(Saved entries)
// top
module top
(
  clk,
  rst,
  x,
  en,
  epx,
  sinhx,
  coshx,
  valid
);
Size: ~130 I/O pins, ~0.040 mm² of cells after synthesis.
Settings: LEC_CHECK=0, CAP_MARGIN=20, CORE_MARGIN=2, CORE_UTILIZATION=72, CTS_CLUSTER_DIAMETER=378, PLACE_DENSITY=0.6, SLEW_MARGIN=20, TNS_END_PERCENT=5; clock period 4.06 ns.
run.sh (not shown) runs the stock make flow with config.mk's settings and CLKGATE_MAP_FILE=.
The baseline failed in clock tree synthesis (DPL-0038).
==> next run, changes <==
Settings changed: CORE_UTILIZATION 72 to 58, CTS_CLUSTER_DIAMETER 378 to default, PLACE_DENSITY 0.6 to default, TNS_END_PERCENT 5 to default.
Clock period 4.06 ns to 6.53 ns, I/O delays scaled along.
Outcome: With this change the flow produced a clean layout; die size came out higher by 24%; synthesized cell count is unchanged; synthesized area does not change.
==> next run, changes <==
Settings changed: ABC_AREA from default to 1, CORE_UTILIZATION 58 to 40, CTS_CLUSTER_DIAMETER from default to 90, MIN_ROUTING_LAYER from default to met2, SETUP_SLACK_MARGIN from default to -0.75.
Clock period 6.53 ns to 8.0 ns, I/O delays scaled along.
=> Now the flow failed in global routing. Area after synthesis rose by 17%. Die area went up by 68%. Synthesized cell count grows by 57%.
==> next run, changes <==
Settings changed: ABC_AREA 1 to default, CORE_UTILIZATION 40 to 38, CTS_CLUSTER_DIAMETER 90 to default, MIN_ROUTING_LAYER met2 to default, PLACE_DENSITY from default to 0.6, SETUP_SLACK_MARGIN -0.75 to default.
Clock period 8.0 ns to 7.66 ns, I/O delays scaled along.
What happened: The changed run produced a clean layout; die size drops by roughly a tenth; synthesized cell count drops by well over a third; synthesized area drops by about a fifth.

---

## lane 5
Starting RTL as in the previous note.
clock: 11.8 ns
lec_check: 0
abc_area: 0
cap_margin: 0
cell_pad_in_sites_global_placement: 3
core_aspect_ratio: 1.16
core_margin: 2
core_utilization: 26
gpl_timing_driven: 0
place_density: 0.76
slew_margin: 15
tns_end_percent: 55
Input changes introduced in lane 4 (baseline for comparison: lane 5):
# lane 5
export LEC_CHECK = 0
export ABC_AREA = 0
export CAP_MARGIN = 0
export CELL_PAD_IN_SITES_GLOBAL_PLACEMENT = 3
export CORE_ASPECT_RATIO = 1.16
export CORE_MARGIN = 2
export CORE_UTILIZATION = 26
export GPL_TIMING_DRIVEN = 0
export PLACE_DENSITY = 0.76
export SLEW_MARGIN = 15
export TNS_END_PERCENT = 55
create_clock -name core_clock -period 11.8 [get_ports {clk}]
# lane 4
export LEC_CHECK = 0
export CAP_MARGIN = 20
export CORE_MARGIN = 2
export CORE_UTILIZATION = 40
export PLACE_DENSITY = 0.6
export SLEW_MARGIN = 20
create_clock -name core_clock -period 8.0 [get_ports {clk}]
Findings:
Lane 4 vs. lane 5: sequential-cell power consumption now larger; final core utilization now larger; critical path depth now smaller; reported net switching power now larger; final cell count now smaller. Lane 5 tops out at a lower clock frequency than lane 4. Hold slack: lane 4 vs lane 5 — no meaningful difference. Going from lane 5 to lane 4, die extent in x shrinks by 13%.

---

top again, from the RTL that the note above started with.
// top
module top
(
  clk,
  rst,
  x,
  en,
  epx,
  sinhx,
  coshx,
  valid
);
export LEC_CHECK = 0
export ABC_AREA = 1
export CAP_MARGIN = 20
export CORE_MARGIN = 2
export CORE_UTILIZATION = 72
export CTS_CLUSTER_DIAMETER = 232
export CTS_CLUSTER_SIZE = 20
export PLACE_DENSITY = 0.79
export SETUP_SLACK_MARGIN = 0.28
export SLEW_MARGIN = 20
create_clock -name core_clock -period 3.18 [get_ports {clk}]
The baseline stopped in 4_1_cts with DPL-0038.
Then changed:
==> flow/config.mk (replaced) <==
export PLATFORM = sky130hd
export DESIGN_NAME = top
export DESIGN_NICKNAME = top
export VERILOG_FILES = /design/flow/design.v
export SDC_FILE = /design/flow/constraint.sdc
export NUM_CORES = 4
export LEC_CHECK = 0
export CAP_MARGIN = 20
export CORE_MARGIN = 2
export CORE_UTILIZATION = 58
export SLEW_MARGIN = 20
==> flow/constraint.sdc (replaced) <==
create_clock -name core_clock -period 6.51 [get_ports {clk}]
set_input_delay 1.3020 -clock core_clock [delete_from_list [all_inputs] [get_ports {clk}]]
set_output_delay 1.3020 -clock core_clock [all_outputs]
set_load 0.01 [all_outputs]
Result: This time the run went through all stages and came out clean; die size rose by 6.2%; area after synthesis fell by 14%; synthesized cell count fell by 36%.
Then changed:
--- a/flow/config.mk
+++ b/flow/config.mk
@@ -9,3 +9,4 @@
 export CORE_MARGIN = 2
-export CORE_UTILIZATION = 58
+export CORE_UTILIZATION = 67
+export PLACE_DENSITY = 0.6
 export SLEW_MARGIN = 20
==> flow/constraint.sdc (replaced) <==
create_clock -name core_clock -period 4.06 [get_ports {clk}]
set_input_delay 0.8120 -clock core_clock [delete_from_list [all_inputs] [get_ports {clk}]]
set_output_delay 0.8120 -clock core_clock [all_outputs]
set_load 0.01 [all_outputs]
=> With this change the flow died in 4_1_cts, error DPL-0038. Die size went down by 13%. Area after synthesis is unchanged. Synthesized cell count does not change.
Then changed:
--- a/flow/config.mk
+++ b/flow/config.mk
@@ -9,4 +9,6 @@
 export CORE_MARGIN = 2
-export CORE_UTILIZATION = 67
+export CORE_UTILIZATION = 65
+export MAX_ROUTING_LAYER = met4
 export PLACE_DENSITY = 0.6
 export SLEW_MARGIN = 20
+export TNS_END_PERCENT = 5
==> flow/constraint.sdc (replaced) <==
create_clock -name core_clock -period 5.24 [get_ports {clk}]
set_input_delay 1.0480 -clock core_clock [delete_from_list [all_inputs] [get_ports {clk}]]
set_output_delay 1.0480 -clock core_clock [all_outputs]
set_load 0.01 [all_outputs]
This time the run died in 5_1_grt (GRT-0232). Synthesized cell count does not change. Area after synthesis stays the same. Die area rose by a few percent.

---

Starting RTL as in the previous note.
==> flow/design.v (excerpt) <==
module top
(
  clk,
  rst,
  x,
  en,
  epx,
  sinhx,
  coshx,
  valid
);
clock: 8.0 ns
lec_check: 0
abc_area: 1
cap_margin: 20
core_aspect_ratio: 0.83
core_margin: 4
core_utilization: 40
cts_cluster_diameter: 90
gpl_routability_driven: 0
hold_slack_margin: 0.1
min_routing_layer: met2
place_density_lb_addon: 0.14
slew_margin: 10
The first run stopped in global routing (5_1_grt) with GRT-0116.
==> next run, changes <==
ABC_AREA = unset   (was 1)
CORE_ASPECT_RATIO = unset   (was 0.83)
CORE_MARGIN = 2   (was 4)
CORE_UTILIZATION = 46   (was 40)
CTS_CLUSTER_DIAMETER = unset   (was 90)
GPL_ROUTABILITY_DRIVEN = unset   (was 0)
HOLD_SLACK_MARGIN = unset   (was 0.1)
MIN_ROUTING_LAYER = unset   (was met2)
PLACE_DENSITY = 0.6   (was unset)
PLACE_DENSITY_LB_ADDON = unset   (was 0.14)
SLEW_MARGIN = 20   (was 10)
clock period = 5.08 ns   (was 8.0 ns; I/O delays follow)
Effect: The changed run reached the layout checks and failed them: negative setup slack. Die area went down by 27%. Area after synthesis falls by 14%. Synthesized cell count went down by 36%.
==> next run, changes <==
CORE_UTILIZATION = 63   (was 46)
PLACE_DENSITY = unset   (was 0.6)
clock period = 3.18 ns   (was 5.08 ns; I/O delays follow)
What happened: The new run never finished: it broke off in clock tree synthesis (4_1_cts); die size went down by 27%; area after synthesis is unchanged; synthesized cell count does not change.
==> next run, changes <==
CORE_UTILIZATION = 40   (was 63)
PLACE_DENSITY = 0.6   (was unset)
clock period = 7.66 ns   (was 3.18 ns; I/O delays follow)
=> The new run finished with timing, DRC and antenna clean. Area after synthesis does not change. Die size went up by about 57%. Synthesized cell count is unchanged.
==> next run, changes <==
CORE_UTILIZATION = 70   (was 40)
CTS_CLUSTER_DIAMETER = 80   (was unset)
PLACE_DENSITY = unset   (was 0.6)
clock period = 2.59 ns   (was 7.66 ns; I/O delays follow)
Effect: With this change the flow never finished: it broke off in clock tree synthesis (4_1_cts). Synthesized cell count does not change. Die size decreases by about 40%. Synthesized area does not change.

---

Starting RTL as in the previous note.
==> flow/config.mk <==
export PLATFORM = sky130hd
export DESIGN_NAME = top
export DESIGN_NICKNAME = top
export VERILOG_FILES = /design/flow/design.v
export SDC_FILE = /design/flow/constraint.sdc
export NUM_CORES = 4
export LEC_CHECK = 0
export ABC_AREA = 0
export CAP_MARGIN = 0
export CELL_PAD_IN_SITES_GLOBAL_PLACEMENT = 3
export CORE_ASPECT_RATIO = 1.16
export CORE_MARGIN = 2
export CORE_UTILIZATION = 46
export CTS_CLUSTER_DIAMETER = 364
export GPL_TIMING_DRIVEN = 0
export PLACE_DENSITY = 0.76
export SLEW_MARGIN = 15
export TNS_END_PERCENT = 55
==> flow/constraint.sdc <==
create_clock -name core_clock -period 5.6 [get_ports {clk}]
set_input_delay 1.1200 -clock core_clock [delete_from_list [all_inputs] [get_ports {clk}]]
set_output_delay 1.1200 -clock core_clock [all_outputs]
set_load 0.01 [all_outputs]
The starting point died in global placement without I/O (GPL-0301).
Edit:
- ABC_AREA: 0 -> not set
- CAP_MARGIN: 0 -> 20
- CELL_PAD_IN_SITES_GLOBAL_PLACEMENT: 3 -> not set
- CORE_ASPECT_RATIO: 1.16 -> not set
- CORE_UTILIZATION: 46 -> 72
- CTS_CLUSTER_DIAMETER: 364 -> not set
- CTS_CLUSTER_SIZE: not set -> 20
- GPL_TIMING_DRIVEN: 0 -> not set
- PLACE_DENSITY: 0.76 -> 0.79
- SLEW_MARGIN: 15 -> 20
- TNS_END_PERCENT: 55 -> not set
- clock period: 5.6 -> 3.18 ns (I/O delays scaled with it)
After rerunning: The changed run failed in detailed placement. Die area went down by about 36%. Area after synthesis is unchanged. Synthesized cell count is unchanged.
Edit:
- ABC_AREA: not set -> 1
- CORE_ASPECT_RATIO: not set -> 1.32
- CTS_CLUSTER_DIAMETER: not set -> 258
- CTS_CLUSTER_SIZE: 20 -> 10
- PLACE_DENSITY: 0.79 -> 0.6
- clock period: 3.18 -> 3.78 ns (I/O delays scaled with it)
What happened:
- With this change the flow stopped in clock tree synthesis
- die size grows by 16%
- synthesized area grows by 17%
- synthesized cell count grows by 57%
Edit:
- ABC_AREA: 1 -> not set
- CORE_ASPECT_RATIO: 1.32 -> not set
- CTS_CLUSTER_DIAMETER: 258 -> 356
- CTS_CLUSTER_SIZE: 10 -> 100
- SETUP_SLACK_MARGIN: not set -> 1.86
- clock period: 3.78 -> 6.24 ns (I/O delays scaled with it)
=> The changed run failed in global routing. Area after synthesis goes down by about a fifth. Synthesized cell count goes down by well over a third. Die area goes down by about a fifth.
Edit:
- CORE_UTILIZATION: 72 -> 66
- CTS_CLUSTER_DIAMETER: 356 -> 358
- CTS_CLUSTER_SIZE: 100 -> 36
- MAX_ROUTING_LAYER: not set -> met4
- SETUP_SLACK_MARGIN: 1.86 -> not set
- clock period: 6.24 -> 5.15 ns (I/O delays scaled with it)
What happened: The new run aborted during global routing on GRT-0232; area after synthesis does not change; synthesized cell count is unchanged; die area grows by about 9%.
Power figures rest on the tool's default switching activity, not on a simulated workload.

#### Your objective:
All lines of the records containing "over" should be shown.

#### Result for this exercise:
What happened: The changed run produced a clean layout; die size drops by roughly a tenth; synthesized cell count drops by well over a third; synthesized area drops by about a fifth.
=> The changed run failed in global routing. Area after synthesis goes down by about a fifth. Synthesized cell count goes down by well over a third. Die area goes down by about a fifth.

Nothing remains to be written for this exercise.